- [Exercise prompt]
Pull out every line below that contains the word "unit".

- [Source material]
+ + + + + + +

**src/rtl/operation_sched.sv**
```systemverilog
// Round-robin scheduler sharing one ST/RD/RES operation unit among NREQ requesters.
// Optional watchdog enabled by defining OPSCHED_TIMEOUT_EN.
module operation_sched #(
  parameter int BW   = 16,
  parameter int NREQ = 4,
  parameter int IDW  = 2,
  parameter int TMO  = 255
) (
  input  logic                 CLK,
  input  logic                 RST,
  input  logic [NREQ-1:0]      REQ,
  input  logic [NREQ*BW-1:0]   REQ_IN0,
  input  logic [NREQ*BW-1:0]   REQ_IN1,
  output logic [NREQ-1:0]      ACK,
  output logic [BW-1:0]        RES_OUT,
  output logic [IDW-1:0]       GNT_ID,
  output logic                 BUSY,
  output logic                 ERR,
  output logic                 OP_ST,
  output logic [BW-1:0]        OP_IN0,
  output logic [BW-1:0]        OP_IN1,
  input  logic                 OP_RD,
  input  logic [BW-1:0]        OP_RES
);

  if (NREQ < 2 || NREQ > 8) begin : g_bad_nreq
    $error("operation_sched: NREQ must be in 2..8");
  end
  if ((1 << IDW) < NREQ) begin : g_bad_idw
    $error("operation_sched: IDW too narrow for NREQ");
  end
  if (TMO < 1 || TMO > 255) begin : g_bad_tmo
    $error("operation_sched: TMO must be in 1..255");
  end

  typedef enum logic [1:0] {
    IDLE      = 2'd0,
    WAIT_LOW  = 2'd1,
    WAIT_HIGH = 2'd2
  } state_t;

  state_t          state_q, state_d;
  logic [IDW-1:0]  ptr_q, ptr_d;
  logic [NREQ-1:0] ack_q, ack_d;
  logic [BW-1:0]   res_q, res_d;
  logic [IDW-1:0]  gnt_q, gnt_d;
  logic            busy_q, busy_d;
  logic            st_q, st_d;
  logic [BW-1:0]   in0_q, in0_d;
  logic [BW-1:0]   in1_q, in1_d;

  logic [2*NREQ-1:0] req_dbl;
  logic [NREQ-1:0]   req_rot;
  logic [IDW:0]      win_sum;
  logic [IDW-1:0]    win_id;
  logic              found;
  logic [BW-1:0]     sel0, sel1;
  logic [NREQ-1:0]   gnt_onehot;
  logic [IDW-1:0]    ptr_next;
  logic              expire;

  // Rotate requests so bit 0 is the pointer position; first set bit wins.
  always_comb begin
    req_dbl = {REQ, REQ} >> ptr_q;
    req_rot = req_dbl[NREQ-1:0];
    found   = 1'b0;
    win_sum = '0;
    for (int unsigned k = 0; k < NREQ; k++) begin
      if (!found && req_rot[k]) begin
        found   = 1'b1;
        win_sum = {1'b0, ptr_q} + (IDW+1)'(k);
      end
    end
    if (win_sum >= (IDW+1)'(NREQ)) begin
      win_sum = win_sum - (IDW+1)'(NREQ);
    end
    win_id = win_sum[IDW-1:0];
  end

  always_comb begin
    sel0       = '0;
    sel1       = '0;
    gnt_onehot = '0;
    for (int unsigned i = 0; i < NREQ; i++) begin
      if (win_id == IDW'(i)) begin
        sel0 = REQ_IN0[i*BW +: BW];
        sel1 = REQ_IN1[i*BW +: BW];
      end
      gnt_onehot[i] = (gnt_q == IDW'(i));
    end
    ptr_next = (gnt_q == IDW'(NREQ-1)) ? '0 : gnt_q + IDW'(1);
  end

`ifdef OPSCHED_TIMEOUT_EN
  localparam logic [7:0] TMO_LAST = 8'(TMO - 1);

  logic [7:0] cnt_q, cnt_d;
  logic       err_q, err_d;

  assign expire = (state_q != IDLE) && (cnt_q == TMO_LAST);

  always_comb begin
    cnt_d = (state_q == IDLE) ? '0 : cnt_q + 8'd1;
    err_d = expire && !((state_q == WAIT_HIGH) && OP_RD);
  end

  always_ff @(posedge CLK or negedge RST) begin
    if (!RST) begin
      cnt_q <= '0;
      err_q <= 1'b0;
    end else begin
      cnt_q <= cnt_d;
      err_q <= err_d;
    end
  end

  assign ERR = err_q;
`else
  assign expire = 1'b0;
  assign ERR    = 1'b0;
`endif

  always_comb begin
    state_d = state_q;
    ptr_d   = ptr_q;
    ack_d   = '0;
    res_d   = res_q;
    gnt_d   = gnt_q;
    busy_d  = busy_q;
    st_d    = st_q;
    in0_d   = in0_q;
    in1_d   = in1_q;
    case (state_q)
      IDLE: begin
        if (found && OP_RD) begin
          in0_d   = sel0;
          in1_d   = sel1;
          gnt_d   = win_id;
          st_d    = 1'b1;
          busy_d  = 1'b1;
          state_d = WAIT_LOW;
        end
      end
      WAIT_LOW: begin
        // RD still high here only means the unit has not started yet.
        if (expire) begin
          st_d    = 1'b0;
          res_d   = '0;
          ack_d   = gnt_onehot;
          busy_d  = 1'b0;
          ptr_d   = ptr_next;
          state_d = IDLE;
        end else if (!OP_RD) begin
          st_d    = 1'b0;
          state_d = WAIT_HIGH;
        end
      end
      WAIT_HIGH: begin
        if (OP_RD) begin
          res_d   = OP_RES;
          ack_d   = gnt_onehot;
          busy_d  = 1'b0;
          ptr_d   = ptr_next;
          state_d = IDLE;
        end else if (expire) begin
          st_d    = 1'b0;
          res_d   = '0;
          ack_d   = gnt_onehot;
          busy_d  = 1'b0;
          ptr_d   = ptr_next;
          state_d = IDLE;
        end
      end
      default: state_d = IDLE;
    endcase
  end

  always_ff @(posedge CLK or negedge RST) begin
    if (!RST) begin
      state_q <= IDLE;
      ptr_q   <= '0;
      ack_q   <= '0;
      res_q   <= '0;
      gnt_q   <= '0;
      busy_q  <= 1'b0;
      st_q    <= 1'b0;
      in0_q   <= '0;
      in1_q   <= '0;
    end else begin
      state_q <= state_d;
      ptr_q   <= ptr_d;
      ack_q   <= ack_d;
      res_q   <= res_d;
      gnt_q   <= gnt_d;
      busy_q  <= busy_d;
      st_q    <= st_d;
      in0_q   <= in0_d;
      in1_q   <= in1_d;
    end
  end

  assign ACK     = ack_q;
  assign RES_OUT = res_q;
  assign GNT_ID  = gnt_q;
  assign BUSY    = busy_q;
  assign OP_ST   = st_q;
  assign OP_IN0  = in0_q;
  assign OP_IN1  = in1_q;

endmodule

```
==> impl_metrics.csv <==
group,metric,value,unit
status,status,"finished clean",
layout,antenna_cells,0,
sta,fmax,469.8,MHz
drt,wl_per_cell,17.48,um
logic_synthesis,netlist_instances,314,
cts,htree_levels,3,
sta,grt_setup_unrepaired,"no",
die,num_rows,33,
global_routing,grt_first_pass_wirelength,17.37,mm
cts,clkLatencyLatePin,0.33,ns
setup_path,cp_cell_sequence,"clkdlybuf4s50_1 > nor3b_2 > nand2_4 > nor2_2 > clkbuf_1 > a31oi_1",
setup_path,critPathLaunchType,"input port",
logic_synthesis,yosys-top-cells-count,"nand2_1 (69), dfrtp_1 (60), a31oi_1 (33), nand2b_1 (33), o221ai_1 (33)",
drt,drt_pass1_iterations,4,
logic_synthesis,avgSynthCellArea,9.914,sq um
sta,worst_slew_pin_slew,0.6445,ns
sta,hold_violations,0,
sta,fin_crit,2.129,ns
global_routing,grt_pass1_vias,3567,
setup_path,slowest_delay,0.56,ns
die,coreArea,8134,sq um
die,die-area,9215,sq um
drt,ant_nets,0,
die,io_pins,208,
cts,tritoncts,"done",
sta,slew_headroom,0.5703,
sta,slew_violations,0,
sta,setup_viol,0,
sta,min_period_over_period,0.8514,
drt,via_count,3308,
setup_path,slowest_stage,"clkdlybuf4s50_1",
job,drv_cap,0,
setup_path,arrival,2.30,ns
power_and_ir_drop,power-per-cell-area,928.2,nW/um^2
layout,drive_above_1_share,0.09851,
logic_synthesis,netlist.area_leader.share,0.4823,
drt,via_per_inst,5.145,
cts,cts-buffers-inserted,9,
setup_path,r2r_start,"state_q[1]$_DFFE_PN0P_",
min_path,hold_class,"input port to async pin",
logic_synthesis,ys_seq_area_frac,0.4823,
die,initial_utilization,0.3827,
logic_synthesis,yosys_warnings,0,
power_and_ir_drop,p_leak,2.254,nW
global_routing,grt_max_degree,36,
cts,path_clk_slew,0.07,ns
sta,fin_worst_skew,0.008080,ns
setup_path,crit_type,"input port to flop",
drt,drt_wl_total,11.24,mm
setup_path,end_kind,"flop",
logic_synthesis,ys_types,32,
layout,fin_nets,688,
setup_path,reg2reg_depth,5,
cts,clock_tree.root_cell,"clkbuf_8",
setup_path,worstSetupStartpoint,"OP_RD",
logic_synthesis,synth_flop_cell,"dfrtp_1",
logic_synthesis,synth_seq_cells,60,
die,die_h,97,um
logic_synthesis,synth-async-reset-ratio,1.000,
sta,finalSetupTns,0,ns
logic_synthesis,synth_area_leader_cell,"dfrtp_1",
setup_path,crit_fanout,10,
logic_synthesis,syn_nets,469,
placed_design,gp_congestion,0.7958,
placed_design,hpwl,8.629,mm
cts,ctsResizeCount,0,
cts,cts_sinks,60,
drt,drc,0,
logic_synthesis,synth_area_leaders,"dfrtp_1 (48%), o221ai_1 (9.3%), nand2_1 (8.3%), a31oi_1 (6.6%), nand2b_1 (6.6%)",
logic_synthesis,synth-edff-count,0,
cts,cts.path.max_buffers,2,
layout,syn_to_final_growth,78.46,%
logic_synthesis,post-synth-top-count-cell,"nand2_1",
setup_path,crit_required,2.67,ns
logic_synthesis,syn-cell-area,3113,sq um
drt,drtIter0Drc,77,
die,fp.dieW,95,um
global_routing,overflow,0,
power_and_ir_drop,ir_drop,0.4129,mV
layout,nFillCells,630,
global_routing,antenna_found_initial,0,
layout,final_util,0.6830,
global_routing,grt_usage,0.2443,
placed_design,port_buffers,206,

+ + + + + + +

- [Task result]
// Round-robin scheduler sharing one ST/RD/RES operation unit among NREQ requesters.
        // RD still high here only means the unit has not started yet.
group,metric,value,unit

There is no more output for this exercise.